What the exercise asks → Find and copy every line in the records that includes the string "period".

Data records →
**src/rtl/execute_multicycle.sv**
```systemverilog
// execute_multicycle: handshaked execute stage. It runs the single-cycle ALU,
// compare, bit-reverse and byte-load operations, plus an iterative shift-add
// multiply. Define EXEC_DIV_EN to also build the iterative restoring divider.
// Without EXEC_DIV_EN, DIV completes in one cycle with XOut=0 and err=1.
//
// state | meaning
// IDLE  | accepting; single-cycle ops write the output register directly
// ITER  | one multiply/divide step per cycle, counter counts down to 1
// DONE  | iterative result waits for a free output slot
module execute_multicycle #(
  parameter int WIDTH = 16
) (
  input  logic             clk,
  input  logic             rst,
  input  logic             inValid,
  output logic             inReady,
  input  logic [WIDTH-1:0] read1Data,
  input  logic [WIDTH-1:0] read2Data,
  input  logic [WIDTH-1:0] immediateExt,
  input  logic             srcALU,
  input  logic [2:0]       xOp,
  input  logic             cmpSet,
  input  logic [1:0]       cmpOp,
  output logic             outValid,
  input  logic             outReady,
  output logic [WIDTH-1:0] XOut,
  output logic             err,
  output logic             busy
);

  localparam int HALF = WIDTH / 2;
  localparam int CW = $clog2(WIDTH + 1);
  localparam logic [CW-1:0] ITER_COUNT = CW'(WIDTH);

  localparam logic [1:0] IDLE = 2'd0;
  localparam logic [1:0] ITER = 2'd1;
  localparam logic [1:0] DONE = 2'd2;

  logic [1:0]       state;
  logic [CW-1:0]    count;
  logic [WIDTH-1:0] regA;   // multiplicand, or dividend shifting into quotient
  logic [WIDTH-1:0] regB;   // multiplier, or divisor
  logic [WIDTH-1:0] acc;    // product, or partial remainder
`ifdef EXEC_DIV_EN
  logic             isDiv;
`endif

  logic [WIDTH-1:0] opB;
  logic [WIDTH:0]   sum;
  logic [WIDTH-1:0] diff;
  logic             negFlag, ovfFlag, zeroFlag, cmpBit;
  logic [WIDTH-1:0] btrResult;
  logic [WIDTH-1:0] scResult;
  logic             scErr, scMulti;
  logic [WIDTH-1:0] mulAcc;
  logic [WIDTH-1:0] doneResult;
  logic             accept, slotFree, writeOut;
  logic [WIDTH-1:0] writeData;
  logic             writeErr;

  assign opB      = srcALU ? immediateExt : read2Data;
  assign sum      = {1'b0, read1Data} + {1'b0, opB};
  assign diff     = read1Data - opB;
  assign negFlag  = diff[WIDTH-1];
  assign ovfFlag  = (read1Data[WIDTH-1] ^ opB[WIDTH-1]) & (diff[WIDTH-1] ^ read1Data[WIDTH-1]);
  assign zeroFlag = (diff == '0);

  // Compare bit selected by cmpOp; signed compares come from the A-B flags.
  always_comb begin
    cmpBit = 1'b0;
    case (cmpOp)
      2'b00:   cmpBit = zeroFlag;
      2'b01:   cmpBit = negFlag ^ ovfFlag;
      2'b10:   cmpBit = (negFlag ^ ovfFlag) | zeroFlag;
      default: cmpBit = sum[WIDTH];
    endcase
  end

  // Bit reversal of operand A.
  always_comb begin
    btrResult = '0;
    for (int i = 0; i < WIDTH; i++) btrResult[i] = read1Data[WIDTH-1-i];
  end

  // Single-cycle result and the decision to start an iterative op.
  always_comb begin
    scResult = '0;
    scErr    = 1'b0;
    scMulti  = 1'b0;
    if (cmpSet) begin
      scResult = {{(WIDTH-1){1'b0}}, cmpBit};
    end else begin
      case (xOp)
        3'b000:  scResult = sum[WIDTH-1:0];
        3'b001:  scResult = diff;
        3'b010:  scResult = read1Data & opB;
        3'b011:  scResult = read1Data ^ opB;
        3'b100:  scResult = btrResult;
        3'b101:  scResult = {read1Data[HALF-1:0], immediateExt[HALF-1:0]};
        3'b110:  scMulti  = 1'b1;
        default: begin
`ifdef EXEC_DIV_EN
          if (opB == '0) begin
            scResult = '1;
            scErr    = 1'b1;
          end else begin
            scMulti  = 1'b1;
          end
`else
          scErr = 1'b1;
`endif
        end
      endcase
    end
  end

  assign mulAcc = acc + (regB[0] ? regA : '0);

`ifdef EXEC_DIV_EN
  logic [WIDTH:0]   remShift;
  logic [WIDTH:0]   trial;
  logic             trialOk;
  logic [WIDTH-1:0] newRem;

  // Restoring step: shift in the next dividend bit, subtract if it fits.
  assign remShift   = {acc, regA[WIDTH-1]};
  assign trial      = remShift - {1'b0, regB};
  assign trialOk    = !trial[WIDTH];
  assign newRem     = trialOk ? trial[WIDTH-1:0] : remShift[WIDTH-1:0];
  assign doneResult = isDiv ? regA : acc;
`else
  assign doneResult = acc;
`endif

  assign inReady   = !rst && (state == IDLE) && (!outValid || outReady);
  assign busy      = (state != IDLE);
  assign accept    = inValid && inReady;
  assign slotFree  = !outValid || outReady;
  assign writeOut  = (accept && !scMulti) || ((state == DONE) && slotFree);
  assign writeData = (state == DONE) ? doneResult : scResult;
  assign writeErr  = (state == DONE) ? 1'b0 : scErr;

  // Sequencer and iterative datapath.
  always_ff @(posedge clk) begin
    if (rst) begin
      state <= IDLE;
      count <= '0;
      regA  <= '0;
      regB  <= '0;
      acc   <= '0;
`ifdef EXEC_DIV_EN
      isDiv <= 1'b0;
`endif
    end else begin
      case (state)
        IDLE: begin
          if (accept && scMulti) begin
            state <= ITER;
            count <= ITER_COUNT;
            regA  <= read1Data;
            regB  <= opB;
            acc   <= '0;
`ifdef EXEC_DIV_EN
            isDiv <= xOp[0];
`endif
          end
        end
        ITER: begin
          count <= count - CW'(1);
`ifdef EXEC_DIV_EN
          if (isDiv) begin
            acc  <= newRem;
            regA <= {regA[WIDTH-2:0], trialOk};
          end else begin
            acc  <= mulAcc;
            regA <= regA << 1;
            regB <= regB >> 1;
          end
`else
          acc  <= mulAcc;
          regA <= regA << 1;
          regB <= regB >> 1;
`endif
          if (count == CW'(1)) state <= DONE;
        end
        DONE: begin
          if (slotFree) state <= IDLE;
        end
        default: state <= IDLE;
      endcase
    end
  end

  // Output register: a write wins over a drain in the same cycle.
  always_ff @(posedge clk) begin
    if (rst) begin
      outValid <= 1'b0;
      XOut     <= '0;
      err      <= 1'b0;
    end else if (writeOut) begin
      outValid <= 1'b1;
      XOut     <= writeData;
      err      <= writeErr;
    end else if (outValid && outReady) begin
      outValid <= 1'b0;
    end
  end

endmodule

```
---
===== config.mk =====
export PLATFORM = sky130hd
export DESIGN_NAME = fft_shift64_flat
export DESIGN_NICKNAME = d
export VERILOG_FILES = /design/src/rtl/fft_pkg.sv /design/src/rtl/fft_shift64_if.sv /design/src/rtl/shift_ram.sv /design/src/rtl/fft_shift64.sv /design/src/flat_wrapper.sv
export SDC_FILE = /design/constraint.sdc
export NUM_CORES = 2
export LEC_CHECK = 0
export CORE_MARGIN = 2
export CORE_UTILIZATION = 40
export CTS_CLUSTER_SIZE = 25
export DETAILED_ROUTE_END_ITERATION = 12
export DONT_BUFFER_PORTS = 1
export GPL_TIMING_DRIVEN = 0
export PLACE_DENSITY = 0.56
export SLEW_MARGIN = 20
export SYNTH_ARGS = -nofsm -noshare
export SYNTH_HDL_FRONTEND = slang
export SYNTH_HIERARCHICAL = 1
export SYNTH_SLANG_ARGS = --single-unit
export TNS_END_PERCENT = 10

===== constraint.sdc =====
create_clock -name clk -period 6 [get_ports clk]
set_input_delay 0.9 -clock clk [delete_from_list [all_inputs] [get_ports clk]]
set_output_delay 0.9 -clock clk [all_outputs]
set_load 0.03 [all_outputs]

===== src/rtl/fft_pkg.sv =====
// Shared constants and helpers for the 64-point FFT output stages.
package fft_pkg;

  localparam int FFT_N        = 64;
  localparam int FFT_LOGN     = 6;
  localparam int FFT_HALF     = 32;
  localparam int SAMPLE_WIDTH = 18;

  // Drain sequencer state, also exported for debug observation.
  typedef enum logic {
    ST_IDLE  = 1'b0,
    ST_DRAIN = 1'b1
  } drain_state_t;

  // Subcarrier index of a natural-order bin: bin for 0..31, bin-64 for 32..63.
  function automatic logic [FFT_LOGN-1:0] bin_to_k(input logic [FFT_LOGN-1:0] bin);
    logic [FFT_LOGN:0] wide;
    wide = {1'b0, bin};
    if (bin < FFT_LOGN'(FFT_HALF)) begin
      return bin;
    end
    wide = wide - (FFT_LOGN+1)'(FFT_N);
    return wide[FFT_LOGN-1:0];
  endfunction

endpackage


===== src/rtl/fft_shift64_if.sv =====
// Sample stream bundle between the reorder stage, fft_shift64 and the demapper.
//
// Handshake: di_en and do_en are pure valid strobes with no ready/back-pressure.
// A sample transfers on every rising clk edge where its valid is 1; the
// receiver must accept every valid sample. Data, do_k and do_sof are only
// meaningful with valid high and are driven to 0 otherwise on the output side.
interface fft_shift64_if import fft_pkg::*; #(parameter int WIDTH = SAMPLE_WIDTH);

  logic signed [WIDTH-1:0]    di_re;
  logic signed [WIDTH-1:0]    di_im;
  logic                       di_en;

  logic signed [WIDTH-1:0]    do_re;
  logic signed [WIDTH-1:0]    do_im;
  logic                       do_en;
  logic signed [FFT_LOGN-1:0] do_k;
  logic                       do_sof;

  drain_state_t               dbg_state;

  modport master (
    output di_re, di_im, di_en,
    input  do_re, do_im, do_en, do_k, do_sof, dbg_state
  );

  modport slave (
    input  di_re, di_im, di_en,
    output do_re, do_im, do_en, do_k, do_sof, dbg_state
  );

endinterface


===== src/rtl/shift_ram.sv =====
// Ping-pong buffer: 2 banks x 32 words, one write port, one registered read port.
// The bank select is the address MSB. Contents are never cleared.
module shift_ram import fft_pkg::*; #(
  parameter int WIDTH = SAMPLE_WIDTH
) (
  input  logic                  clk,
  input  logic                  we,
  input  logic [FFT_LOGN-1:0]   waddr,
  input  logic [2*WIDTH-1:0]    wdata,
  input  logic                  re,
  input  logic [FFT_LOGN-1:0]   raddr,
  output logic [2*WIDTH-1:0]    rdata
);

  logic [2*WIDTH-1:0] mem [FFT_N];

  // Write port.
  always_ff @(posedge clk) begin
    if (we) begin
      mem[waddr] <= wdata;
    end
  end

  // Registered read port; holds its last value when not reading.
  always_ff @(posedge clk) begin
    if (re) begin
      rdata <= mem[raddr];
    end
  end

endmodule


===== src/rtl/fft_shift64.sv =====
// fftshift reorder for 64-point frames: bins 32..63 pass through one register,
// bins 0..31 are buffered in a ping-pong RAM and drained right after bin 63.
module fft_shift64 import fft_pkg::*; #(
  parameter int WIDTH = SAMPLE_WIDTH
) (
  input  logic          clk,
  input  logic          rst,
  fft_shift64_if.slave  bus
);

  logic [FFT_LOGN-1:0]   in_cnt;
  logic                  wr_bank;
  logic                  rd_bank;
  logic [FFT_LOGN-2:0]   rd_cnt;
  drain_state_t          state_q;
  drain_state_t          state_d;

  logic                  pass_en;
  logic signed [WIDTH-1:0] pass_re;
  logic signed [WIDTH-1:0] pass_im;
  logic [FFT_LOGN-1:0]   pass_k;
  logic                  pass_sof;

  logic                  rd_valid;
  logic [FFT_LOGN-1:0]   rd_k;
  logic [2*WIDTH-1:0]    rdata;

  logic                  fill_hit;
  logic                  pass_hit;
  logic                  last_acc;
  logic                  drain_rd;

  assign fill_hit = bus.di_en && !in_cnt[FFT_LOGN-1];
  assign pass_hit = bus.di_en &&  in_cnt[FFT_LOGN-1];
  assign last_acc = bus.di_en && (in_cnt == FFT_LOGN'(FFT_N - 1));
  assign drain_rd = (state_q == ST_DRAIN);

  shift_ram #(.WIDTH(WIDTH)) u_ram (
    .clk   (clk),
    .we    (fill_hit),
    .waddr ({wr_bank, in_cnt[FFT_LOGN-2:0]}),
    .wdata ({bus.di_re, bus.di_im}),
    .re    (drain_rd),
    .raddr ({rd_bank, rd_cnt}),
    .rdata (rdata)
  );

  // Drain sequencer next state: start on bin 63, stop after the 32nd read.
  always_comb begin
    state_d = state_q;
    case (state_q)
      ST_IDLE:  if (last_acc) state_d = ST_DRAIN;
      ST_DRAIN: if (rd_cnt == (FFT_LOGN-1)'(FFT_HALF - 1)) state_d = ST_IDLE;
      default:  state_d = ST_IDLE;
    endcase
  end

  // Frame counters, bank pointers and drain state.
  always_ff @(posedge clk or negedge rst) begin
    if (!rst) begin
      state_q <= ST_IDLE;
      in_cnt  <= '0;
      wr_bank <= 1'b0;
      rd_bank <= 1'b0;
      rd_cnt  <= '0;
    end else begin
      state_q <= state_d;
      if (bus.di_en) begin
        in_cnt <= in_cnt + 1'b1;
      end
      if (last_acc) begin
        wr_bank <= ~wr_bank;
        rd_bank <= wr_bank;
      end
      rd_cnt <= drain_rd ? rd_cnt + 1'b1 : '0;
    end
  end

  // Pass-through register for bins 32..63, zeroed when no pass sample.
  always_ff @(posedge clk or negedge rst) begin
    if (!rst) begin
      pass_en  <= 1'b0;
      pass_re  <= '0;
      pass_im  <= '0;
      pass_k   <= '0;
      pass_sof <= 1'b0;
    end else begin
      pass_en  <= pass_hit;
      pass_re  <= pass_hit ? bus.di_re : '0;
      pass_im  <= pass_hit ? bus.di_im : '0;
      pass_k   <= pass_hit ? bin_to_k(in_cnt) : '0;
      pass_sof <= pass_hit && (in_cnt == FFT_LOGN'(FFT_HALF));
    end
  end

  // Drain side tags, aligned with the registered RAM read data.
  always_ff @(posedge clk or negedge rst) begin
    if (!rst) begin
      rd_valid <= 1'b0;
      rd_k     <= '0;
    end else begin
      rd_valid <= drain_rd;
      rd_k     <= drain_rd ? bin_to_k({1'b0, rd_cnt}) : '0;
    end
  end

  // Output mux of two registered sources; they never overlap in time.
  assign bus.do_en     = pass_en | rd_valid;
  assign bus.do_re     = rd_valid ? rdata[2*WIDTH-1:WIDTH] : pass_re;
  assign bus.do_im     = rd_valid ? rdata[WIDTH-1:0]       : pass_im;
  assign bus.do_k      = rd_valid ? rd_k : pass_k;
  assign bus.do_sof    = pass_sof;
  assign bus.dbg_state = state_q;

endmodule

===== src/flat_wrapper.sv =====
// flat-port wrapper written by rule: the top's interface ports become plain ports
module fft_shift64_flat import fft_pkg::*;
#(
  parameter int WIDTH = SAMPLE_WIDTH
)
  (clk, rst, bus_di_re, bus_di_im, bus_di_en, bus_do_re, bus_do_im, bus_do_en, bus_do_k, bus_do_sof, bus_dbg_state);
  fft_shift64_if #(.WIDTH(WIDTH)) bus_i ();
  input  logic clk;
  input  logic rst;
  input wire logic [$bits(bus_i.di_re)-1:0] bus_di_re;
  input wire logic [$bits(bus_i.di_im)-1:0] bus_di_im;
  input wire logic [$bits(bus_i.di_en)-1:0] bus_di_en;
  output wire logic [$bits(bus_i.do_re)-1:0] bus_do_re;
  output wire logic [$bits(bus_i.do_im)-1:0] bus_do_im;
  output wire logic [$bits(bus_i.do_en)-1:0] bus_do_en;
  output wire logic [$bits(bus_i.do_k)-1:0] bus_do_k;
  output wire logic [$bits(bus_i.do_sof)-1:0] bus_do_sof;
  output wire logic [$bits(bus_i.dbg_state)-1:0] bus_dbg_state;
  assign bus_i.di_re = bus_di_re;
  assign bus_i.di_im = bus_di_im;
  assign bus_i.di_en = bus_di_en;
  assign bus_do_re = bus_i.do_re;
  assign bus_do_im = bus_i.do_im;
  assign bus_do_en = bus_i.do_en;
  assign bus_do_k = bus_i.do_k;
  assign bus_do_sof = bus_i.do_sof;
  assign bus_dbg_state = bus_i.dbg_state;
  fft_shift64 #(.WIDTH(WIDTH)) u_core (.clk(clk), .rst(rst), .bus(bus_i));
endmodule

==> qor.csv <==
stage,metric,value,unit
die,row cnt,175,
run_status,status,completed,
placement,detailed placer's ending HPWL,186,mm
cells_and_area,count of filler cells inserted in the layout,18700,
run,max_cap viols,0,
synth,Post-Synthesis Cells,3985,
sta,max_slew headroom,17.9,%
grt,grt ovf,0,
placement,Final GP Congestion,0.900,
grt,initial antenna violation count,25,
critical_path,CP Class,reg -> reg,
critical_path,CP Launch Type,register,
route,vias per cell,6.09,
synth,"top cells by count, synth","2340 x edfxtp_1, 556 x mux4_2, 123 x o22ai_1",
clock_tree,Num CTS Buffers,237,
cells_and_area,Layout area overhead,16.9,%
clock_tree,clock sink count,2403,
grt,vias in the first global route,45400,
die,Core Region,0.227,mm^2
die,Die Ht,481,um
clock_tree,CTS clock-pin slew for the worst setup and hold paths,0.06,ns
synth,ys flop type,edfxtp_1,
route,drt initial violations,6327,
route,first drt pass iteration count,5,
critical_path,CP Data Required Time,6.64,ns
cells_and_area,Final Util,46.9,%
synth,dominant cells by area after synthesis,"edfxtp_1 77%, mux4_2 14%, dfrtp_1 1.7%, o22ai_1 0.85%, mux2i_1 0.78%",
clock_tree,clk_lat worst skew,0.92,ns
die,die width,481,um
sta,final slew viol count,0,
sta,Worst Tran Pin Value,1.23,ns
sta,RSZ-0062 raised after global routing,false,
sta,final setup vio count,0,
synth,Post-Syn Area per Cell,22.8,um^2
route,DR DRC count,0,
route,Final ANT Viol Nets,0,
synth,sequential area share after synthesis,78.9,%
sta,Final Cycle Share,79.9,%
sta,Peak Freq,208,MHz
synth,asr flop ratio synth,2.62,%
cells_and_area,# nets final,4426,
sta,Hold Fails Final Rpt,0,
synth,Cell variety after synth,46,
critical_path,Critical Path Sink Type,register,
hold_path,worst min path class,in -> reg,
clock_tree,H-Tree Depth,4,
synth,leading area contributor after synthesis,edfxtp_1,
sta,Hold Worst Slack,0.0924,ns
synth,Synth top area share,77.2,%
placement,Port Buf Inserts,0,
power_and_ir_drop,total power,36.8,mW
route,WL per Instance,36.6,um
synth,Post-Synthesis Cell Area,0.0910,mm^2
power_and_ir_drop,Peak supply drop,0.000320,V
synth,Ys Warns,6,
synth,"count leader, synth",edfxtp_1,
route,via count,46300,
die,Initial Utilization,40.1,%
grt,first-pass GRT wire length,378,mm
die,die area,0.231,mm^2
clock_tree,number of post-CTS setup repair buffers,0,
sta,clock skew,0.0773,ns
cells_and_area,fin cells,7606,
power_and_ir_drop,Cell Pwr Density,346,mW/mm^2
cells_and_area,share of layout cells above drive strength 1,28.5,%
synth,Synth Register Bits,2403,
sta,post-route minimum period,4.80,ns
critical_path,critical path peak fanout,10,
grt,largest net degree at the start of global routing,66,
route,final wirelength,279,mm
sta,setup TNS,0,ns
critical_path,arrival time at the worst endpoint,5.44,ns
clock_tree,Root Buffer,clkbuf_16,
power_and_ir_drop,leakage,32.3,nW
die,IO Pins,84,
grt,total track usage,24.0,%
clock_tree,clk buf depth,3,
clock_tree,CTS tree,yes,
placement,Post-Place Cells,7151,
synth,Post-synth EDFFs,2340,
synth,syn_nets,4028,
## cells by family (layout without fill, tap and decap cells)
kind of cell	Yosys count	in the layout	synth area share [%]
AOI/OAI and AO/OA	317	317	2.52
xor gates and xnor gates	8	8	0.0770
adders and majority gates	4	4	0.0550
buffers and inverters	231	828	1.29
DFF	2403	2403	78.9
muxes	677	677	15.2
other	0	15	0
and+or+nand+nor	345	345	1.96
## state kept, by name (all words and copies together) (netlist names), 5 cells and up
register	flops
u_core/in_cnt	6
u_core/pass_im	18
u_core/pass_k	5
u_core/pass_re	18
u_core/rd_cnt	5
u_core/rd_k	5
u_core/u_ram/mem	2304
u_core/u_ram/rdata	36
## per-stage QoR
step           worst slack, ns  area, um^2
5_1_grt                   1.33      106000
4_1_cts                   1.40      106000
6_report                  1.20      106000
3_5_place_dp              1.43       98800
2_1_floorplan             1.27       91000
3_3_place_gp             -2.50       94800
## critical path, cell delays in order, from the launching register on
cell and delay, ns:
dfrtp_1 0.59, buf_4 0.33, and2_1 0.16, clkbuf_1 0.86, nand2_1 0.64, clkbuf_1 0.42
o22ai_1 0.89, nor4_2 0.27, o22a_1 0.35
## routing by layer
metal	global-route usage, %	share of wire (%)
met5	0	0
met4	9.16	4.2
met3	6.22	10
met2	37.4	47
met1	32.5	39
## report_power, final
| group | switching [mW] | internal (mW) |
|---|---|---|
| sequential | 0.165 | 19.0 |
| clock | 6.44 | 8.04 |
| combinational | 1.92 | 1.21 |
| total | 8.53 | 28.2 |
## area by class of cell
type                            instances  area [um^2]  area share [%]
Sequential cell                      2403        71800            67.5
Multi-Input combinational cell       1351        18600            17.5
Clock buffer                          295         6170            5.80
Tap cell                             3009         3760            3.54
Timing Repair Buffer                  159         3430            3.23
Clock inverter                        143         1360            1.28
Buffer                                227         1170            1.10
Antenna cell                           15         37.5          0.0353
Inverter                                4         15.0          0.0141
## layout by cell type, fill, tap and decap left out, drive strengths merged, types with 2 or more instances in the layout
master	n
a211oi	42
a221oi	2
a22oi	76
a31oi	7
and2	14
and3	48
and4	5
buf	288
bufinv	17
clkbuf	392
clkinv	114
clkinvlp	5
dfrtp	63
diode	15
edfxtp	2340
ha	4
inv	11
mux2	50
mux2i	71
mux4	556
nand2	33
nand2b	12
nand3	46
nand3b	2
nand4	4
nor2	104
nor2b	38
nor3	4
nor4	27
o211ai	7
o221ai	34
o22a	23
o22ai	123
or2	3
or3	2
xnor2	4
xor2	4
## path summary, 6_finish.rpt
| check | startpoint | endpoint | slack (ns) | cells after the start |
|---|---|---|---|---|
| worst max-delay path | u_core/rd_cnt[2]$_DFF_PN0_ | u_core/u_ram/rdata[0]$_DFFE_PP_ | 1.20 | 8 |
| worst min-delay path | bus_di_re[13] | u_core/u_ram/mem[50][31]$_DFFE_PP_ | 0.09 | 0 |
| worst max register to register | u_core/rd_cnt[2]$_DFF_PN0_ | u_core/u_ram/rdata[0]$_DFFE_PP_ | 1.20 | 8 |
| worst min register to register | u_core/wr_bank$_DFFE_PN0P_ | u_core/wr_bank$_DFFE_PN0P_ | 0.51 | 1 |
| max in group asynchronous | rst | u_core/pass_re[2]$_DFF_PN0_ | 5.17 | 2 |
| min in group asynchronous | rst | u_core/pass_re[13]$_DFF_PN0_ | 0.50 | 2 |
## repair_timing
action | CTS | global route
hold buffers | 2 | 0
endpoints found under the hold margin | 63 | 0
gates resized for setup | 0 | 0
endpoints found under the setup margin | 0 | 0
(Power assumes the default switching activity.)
* * *
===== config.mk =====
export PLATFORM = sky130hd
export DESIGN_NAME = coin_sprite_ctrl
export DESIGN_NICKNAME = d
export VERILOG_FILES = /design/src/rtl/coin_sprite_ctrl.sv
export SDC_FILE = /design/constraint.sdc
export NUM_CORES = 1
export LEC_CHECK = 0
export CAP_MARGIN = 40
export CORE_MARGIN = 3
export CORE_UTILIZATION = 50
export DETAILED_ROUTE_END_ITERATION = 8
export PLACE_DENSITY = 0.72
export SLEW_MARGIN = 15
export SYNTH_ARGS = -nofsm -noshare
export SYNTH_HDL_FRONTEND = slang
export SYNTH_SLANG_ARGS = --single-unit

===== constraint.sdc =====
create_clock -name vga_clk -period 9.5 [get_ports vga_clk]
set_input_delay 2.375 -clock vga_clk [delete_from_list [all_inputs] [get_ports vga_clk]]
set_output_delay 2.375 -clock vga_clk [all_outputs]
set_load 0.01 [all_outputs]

Result for this task →
create_clock -name clk -period 6 [get_ports clk]
sta,post-route minimum period,4.80,ns
create_clock -name vga_clk -period 9.5 [get_ports vga_clk]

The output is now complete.